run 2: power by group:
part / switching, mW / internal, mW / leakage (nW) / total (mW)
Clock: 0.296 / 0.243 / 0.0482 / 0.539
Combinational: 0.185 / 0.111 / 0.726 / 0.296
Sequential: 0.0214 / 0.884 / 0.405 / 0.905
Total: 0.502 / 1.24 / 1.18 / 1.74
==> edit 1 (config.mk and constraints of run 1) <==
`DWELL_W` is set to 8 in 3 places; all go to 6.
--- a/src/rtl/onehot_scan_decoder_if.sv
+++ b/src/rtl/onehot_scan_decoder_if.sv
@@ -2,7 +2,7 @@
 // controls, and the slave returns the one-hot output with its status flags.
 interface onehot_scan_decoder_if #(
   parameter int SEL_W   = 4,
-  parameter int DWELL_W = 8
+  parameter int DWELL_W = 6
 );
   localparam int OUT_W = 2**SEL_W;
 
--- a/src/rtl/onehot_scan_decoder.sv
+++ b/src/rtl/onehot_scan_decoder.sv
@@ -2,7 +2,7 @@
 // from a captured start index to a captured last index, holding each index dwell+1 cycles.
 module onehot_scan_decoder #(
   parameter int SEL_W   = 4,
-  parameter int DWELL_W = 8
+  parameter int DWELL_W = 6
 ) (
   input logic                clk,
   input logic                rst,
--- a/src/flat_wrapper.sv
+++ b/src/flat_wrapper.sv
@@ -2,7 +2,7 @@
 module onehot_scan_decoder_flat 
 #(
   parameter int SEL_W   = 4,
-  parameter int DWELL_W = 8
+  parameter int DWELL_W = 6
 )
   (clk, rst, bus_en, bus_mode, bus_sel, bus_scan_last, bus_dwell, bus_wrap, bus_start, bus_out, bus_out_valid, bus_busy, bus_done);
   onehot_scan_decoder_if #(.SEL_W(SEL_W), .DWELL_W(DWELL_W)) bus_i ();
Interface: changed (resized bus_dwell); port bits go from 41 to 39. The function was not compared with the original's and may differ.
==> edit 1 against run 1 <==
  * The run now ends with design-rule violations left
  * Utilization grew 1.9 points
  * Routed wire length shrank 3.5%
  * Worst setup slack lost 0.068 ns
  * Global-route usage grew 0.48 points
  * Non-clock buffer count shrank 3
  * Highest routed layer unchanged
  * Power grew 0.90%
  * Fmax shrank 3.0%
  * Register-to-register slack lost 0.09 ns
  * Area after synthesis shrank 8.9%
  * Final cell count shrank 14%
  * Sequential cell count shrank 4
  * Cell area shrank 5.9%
File: config.mk
export PLATFORM = sky130hd
export DESIGN_NAME = bru_pipelined_flat
export DESIGN_NICKNAME = d
export VERILOG_FILES = /design/src/rtl/bru_pipelined_if.sv /design/src/rtl/bru_pipelined.sv /design/src/flat_wrapper.sv
export SDC_FILE = /design/constraint.sdc
export NUM_CORES = 1
export LEC_CHECK = 0
export ABC_AREA = 1
export CORE_UTILIZATION = 39
export CTS_CLUSTER_SIZE = 24
export DETAILED_ROUTE_END_ITERATION = 12
export PLACE_DENSITY = 0.65
export SETUP_SLACK_MARGIN = 0.1
export SLEW_MARGIN = 5
export SYNTH_ARGS = -nofsm -noshare
export SYNTH_HDL_FRONTEND = slang
export SYNTH_SLANG_ARGS = --single-unit
export TNS_END_PERCENT = 30
File: constraint.sdc
create_clock -name clock_in -period 3.9 [get_ports clock_in]
set_clock_uncertainty 0.15 [all_clocks]
set_input_delay 0.78 -clock clock_in [delete_from_list [all_inputs] [get_ports clock_in]]
set_output_delay 0.78 -clock clock_in [all_outputs]
set_load 0.05 [all_outputs]
File: src/rtl/bru_pipelined_if.sv
// Request/result bundle between the issue stage, the branch unit and its consumer.
// The slave modport is the branch unit's view; the master modport is the view of its environment.
interface bru_pipelined_if #(
  parameter int DATA_WIDTH = 32,
  parameter int CNT_WIDTH  = 16
);
  logic                  bru_flush_in;
  logic                  bru_cnt_clear_in;
  logic                  bru_valid_in;
  logic                  bru_ready_out;
  logic [3:0]            bru_uop_in;
  logic                  bru_prediction_in;
  logic [DATA_WIDTH-1:0] bru_pc_in;
  logic [DATA_WIDTH-1:0] bru_rs1_in;
  logic [DATA_WIDTH-1:0] bru_rs2_in;
  logic [DATA_WIDTH-1:0] bru_imm_in;
  logic                  bru_valid_out;
  logic                  bru_ready_in;
  logic                  bru_taken_out;
  logic                  bru_correction_out;
  logic                  bru_illegal_out;
  logic [DATA_WIDTH-1:0] bru_target_out;
  logic [DATA_WIDTH-1:0] bru_link_out;
  logic [CNT_WIDTH-1:0]  bru_mispredict_cnt_out;

  modport slave (
    input  bru_flush_in, bru_cnt_clear_in, bru_valid_in, bru_uop_in, bru_prediction_in,
           bru_pc_in, bru_rs1_in, bru_rs2_in, bru_imm_in, bru_ready_in,
    output bru_ready_out, bru_valid_out, bru_taken_out, bru_correction_out,
           bru_illegal_out, bru_target_out, bru_link_out, bru_mispredict_cnt_out
  );

  modport master (
    output bru_flush_in, bru_cnt_clear_in, bru_valid_in, bru_uop_in, bru_prediction_in,
           bru_pc_in, bru_rs1_in, bru_rs2_in, bru_imm_in, bru_ready_in,
    input  bru_ready_out, bru_valid_out, bru_taken_out, bru_correction_out,
           bru_illegal_out, bru_target_out, bru_link_out, bru_mispredict_cnt_out
  );
endinterface

File: src/rtl/bru_pipelined.sv
// Branch resolution unit: resolves direction/target in one registered stage with a
// valid/ready output handshake and a saturating misprediction counter.
module bru_pipelined #(
  parameter int DATA_WIDTH = 32,
  parameter int PC_INC     = 4,
  parameter int CNT_WIDTH  = 16
) (
  input  logic                clock_in,
  input  logic                reset_in,
  bru_pipelined_if.slave      bus
);

  localparam logic [3:0] UOP_BEQ  = 4'b0000;
  localparam logic [3:0] UOP_BNE  = 4'b0001;
  localparam logic [3:0] UOP_BLT  = 4'b0100;
  localparam logic [3:0] UOP_BGE  = 4'b0101;
  localparam logic [3:0] UOP_BLTU = 4'b0110;
  localparam logic [3:0] UOP_BGEU = 4'b0111;
  localparam logic [3:0] UOP_JAL  = 4'b1000;
  localparam logic [3:0] UOP_JALR = 4'b1001;

  logic                  valid_q, taken_q, corr_q, ill_q;
  logic [DATA_WIDTH-1:0] target_q, link_q;
  logic [CNT_WIDTH-1:0]  cnt_q;

  logic                  taken_d, corr_d, ill_d;
  logic [DATA_WIDTH-1:0] target_d, link_d, pc_rel, rs1_rel;
  logic                  accept, transfer;

  assign bus.bru_ready_out = !valid_q || bus.bru_ready_in;
  assign accept            = bus.bru_valid_in && bus.bru_ready_out;
  assign transfer          = valid_q && bus.bru_ready_in;

  assign pc_rel  = bus.bru_pc_in + bus.bru_imm_in;
  assign rs1_rel = bus.bru_rs1_in + bus.bru_imm_in;
  assign link_d  = bus.bru_pc_in + DATA_WIDTH'(PC_INC);

  always_comb begin
    taken_d  = 1'b0;
    ill_d    = 1'b0;
    target_d = pc_rel;
    case (bus.bru_uop_in)
      UOP_BEQ:  taken_d = (bus.bru_rs1_in == bus.bru_rs2_in);
      UOP_BNE:  taken_d = (bus.bru_rs1_in != bus.bru_rs2_in);
      UOP_BLT:  taken_d = ($signed(bus.bru_rs1_in) <  $signed(bus.bru_rs2_in));
      UOP_BGE:  taken_d = ($signed(bus.bru_rs1_in) >= $signed(bus.bru_rs2_in));
      UOP_BLTU: taken_d = (bus.bru_rs1_in <  bus.bru_rs2_in);
      UOP_BGEU: taken_d = (bus.bru_rs1_in >= bus.bru_rs2_in);
      UOP_JAL:  taken_d = 1'b1;
      UOP_JALR: begin
        taken_d  = 1'b1;
        target_d = {rs1_rel[DATA_WIDTH-1:1], 1'b0};
      end
      default:  ill_d = 1'b1;
    endcase
    if (!taken_d) target_d = link_d;
    corr_d = (bus.bru_prediction_in != taken_d);
  end

  always_ff @(posedge clock_in) begin
    if (reset_in) begin
      valid_q  <= 1'b0;
      taken_q  <= 1'b0;
      corr_q   <= 1'b0;
      ill_q    <= 1'b0;
      target_q <= '0;
      link_q   <= '0;
    end else if (bus.bru_flush_in) begin
      valid_q <= 1'b0;
    end else if (accept) begin
      valid_q  <= 1'b1;
      taken_q  <= taken_d;
      corr_q   <= corr_d;
      ill_q    <= ill_d;
      target_q <= target_d;
      link_q   <= link_d;
    end else if (transfer) begin
      valid_q <= 1'b0;
    end
  end

  // A flushed result is treated as discarded even if the consumer was ready.
  always_ff @(posedge clock_in) begin
    if (reset_in || bus.bru_cnt_clear_in)
      cnt_q <= '0;
    else if (transfer && corr_q && !bus.bru_flush_in && (cnt_q != {CNT_WIDTH{1'b1}}))
      cnt_q <= cnt_q + 1'b1;
  end

  assign bus.bru_valid_out          = valid_q;
  assign bus.bru_taken_out          = taken_q;
  assign bus.bru_correction_out     = corr_q;
  assign bus.bru_illegal_out        = ill_q;
  assign bus.bru_target_out         = target_q;
  assign bus.bru_link_out           = link_q;
  assign bus.bru_mispredict_cnt_out = cnt_q;

endmodule

File: src/flat_wrapper.sv
// flat-port wrapper written by rule: the top's interface ports become plain ports
module bru_pipelined_flat 
#(
  parameter int DATA_WIDTH = 32,
  parameter int PC_INC     = 4,
  parameter int CNT_WIDTH  = 16
)
  (clock_in, reset_in, bus_bru_flush_in, bus_bru_cnt_clear_in, bus_bru_valid_in, bus_bru_uop_in, bus_bru_prediction_in, bus_bru_pc_in, bus_bru_rs1_in, bus_bru_rs2_in, bus_bru_imm_in, bus_bru_ready_in, bus_bru_ready_out, bus_bru_valid_out, bus_bru_taken_out, bus_bru_correction_out, bus_bru_illegal_out, bus_bru_target_out, bus_bru_link_out, bus_bru_mispredict_cnt_out);
  bru_pipelined_if #(.DATA_WIDTH(DATA_WIDTH), .CNT_WIDTH(CNT_WIDTH)) bus_i ();
  input  logic clock_in;
  input  logic reset_in;
  input wire logic [$bits(bus_i.bru_flush_in)-1:0] bus_bru_flush_in;
  input wire logic [$bits(bus_i.bru_cnt_clear_in)-1:0] bus_bru_cnt_clear_in;
  input wire logic [$bits(bus_i.bru_valid_in)-1:0] bus_bru_valid_in;
  input wire logic [$bits(bus_i.bru_uop_in)-1:0] bus_bru_uop_in;
  input wire logic [$bits(bus_i.bru_prediction_in)-1:0] bus_bru_prediction_in;
  input wire logic [$bits(bus_i.bru_pc_in)-1:0] bus_bru_pc_in;
  input wire logic [$bits(bus_i.bru_rs1_in)-1:0] bus_bru_rs1_in;
  input wire logic [$bits(bus_i.bru_rs2_in)-1:0] bus_bru_rs2_in;
  input wire logic [$bits(bus_i.bru_imm_in)-1:0] bus_bru_imm_in;
  input wire logic [$bits(bus_i.bru_ready_in)-1:0] bus_bru_ready_in;
  output wire logic [$bits(bus_i.bru_ready_out)-1:0] bus_bru_ready_out;
  output wire logic [$bits(bus_i.bru_valid_out)-1:0] bus_bru_valid_out;
  output wire logic [$bits(bus_i.bru_taken_out)-1:0] bus_bru_taken_out;
  output wire logic [$bits(bus_i.bru_correction_out)-1:0] bus_bru_correction_out;
  output wire logic [$bits(bus_i.bru_illegal_out)-1:0] bus_bru_illegal_out;
  output wire logic [$bits(bus_i.bru_target_out)-1:0] bus_bru_target_out;
  output wire logic [$bits(bus_i.bru_link_out)-1:0] bus_bru_link_out;
  output wire logic [$bits(bus_i.bru_mispredict_cnt_out)-1:0] bus_bru_mispredict_cnt_out;
  assign bus_i.bru_flush_in = bus_bru_flush_in;
  assign bus_i.bru_cnt_clear_in = bus_bru_cnt_clear_in;
  assign bus_i.bru_valid_in = bus_bru_valid_in;
  assign bus_i.bru_uop_in = bus_bru_uop_in;
  assign bus_i.bru_prediction_in = bus_bru_prediction_in;
  assign bus_i.bru_pc_in = bus_bru_pc_in;
  assign bus_i.bru_rs1_in = bus_bru_rs1_in;
  assign bus_i.bru_rs2_in = bus_bru_rs2_in;
  assign bus_i.bru_imm_in = bus_bru_imm_in;
  assign bus_i.bru_ready_in = bus_bru_ready_in;
  assign bus_bru_ready_out = bus_i.bru_ready_out;
  assign bus_bru_valid_out = bus_i.bru_valid_out;
  assign bus_bru_taken_out = bus_i.bru_taken_out;
  assign bus_bru_correction_out = bus_i.bru_correction_out;
  assign bus_bru_illegal_out = bus_i.bru_illegal_out;
  assign bus_bru_target_out = bus_i.bru_target_out;
  assign bus_bru_link_out = bus_i.bru_link_out;
  assign bus_bru_mispredict_cnt_out = bus_i.bru_mispredict_cnt_out;
  bru_pipelined #(.DATA_WIDTH(DATA_WIDTH), .PC_INC(PC_INC), .CNT_WIDTH(CNT_WIDTH)) u_core (.clock_in(clock_in), .reset_in(reset_in), .bus(bus_i));
endmodule
==> run summary, run 1 <==
The share of the yosys chip area belonging to registers came out at 17.4%. After synthesis, the largest family of logic cells by area is simple AND/OR/NAND/NOR gates. In the synthesized netlist the dominant register cell turns out to be sky130_fd_sc_hd__dfxtp_1. The initial utilization of the core area, before any placement, comes to 39.8%.

The kind of path behind the tightest hold check is reg -> reg. The repair_antennas step left the layout with diodes totalling 0. The average wire per standard cell is 16.2 um.

In this run, synthesis produced a sequential element count of 84. The largest net degree at the start of global routing is 100. The final layout net count came out at 2100. The portion of total power attributed to sequential cells came out at 28.9%.

The buffering stage count on the worst path with inverters included came out at 3. The maximum buffer depth of the clock tree is 2. The placed instance count came out at 2177. Static timing analysis puts the maximum clock frequency at 0.276 GHz. The power share of the combinational group came out at 46.2%. The data arrival time of the worst path came out at 3.75 ns.

Summing all non-filler instances in the final layout gives an area of 12600 um^2. In this run, CTS created clock tree buffers numbering 9. For this design the total switching power over the nets is 1.33 mW. The area fraction of the dominant cell type after synthesis came out at 17.4%. STA classifies the critical path startpoint as an input port. The final count of hold timing violations came out at 0.

The worst register-to-register path ends at u_core.bus.bru_mispredict_cnt_out[14]. At the end of routability-driven placement, the weighted congestion stood at 0.941. The area fraction in and, or, nand and nor cells after synthesis came out at 36.7%. The number of endpoints failing setup at the final stage is 0. Once the clock tree was built, the setup fixing pass inserted 0 buffers. The total overflow reported by the global router came out at 0. The internal power of the cells totals 1.91 mW. The floorplan step set the die height to 159 um. By area the synthesized netlist is led by sky130_fd_sc_hd__dfxtp_1 (17%), sky130_fd_sc_hd__nand2_1 (16%), sky130_fd_sc_hd__ha_1 (12%), sky130_fd_sc_hd__inv_1 (10%), sky130_fd_sc_hd__a21oi_1 (8.0%). The worst slew slack as a fraction of its limit is 32.8%. The average vias per placed instance came out at 5.29. The commonest non-fill, non-tap cell in the layout is sky130_fd_sc_hd__nand2_1. The horizontal die dimension came out at 159 um. The end point of the most critical hold path is u_core.bus.bru_taken_out. Total power for the finished layout comes to 3.23 mW. The tree is rooted in a sky130_fd_sc_hd__clkbuf_16. In this run the core area contains 57 standard-cell rows. The wire-length estimate of the detail-placed layout is 30000 um. Cells with a size suffix above 1 make up 3.27% of the layout. The compound-gate portion of the synthesized area came out at 17.2%. The worst hold path cell count is 2. After layout, the worst path uses 93.0% of the clock period. In this run the critical register-to-register path is launched from u_core.bus.bru_mispredict_cnt_out[1]. The clock network burns 24.8% of the power. In this run the number of cells on the critical path is 17. The total wire length after detailed routing is 35500 um. The growth of design area from synthesis to finish is 30.4%. The number of different library cells used by synthesis comes to 42. The count of buffers added on input and output ports is 223. The critical path class is in -> reg.

The placed instance area came out at 12300 um^2. The startpoint of the most critical hold path is u_core.bus.bru_taken_out. When the netlist entered floorplanning its net count stood at 1883. The clock sink count is 84. The post-synthesis average cell area came out at 5.85 um^2. The kind of cell adding the most delay to the critical path is simple AND/OR/NAND/NOR gates.

The mux cell area share after synthesis came out at 0%. For this run, the slowest stage of the critical path takes 0.51 ns. The flow ran to the end, and the final reports show no timing, DRC or antenna violations. Clock-pin slew was measured on the worst setup and hold paths at 0.07 ns. The share of the synthesized netlist area taken by xor and xnor gates came out at 3.72%. The critical path goes through clkdlybuf4s50_1 > ha_1 > inv_1 > fa_1 > o21ai_1 > nand2_1 > nand2_1 > nand2_1 > nand2_1 > nand2_1 > nand3_1 > nand3_1 > o21ai_1 > inv_1 > nand2_1 > nand3_1 > a21oi_1. TritonCTS built the clock tree. The post-synth design cell area came out at 9640 um^2.

The number of primary I/O pins is 224. The worst-case vdd ir drop came out at 220 uV. The via count of the first global-routing pass came out at 10.7k. The setup slack of the most critical reg-to-reg path came out at 1.75 ns. The clock latency of the later-clocked register in the worst-skew pair is 0.34 ns. The worst path required time came out at 4.02 ns. STA classifies the critical path endpoint as a flip-flop.

The maximum fanout along the worst path is 4. The number of nets still failing antenna checks after routing came out at 0. Tracing the worst setup path back leads to its startpoint at bus_bru_imm_in[0]. Of all flip-flops after synthesis, the portion carrying an async set or reset was 0%. On the critical path, the stage with the largest delay is an instance of sky130_fd_sc_hd__clkdlybuf4s50_1.

The measured slew at the worst slew-check pin came out at 1.01 ns. The detailed-routing iteration count for the pre-antenna-repair pass came out at 5. The quantity of gates resized following cts came out at 0.

Across the run, the number of max-cap violations was 0. The core region is 24200 um^2. The synthesized-area fraction occupied by adder cells is 12.7%. In this run the static leakage power is 5.92 nW. In the layout the commonest cells are sky130_fd_sc_hd__nand2_1 (423), sky130_fd_sc_hd__inv_1 (263), sky130_fd_sc_hd__clkdlybuf4s50_1 (223), sky130_fd_sc_hd__a21oi_1 (155), sky130_fd_sc_hd__nand3_1 (153). The number of standard cells in the final layout excluding fillers came out at 2192. The number of H-tree levels is 3. The hold buffer count at cts came out at 0.

The worst reg-to-reg path cell count came out at 7. The number of enable flip-flop cells after synthesis came out at 0. The area of the die is 25400 um^2. The number of antenna violations at the first check in global routing came out at 0. For this design the ratio of total power to cell area is 257 nW/um^2. The final number of max-transition violations is 0. The switching fraction of total power came out at 41.0%.

The first global-routing pass estimated 56000 um of wire. The time the final worst path needs with I/O delays and setup is 3.63 ns. Setup repair after global routing left no endpoint under its margin. Counting stages on the worst path, the most repeated cell is sky130_fd_sc_hd__nand2_1. The synthesis warning total is 0. Across all layers, the routed design uses 11.6k vias.

The biggest area contributor in the post-synthesis netlist is sky130_fd_sc_hd__dfxtp_1. The first routing iteration left 1021 violations. The gate count of the mapped netlist came out at 1647. The global-route usage over all layers came out at 27.8%. For this run, design rule violations remaining after detail routing come to 0.
-- tightest hold or removal path: cells and delay by family (launching register included) --
family / cells / cell delay, ns
and+or+nand+nor: 1 / 0.06
AOI/OAI and AO/OA: 1 / 0.05
DFF: 1 / 0.31
-- kinds of logic after synthesis --
kind of cell / after synthesis
AOI/OAI and AO/OA: 303
xor gates and xnor gates: 41
adders and majority gates: 97
buffers and inverters: 303
DFF: 84
and+or+nand+nor: 819
-- stage by stage --
stage	setup slack [ns]	setup TNS [ns]	hold slack [ns]	utilization [%]
after floorplan	1.15	0	0.536	-
after global placement	0.00208	0	0.303	50.7
after detailed placement	-0.00359	-0.00359	0.305	50.7
after CTS	0.340	0	0.315	51.8
after global routing	0.105	0	0.346	51.8
final	0.274	0	0.314	51.8
-- routing by layer --
layer,global-route usage [%],vias up,wire length (um)
met3,3.78,52,2580
met5,0,-,0
met2,44.9,447,15900
met1,38.2,5248,16000
met4,8.39,0,1020
li1,-,5851,-
-- worst max-delay path by stage --
stage          slack, ns                       endpoint
2_1_floorplan       1.15   u_core.bus.bru_target_out[2]
3_3_place_gp       0.002  u_core.bus.bru_target_out[16]
3_5_place_dp      -0.004  u_core.bus.bru_target_out[16]
4_1_cts             0.34  u_core.bus.bru_target_out[16]
5_1_grt             0.11  u_core.bus.bru_target_out[16]
6_report            0.27  u_core.bus.bru_target_out[16]
-- state kept, by name (all words and copies together) (netlist names) --
register                           count
u_core.bus.bru_correction_out          1
u_core.bus.bru_illegal_out             1
u_core.bus.bru_link_out               32
u_core.bus.bru_mispredict_cnt_out     16
u_core.bus.bru_taken_out               1
u_core.bus.bru_target_out             32
u_core.bus.bru_valid_out               1
-- cell type report --
cell class	count	area, um^2
multi-input cells	1260	6790
clock inverters	5	38.8
well taps	324	405
repair buffers	242	2410
fillers	2571	11700
clock buffers	10	239
inverters	267	1000
flip-flops and latches	84	1680
-- power by group through the flow --
stage / Sequential (mW) / Combinational (mW) / Clock, mW
after floorplan: 1.11 / 0.780 / 0
after global placement: 0.955 / 1.47 / 0
after detailed placement: 0.954 / 1.48 / 0
after CTS: 0.935 / 1.49 / 0.812
after global routing: 0.940 / 1.65 / 0.859
final: 0.935 / 1.50 / 0.803
-- cell usage after synthesis (9+ instances only) --
| cell type | number |
|---|---|
| sky130_fd_sc_hd__nand2_1 | 423 |
| sky130_fd_sc_hd__inv_1 | 263 |
| sky130_fd_sc_hd__a21oi_1 | 155 |
| sky130_fd_sc_hd__nand3_1 | 153 |
| sky130_fd_sc_hd__nor2_1 | 136 |
| sky130_fd_sc_hd__ha_1 | 95 |
| sky130_fd_sc_hd__o21ai_0 | 86 |
| sky130_fd_sc_hd__dfxtp_1 | 84 |
| sky130_fd_sc_hd__nor3_1 | 35 |
| sky130_fd_sc_hd__nand4_1 | 31 |
| sky130_fd_sc_hd__xor2_1 | 30 |
| sky130_fd_sc_hd__o211ai_1 | 26 |
| sky130_fd_sc_hd__clkbuf_1 | 21 |
| sky130_fd_sc_hd__xnor2_1 | 11 |
| sky130_fd_sc_hd__nand3b_1 | 9 |
| sky130_fd_sc_hd__nor4_1 | 9 |
| sky130_fd_sc_hd__o21a_1 | 9 |
No activity file was read; power rests on OpenSTA's default activity.
==> inputs of run 2 (changes only) <==
--- a/config.mk
+++ b/config.mk
@@ -10,6 +10,7 @@
 export CTS_CLUSTER_SIZE = 24
 export DETAILED_ROUTE_END_ITERATION = 12
 export PLACE_DENSITY = 0.65
+export RECOVER_POWER = 100
 export SETUP_SLACK_MARGIN = 0.1
 export SLEW_MARGIN = 5
 export SYNTH_ARGS = -nofsm -noshare
==> run 2 against run 1 <==
First-iteration DRC count rose by 3.5%. Largest cell class unchanged. Utilization fell by 0.098 points. Via count barely moved. Highest routed layer unchanged. Fmax rose by 0.26%. Cell count did not move.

### WHAT YOU HAVE TO DO
The word "lost" appears on some lines of the data above; count those lines and give only the total.

### TASK SOLUTION
2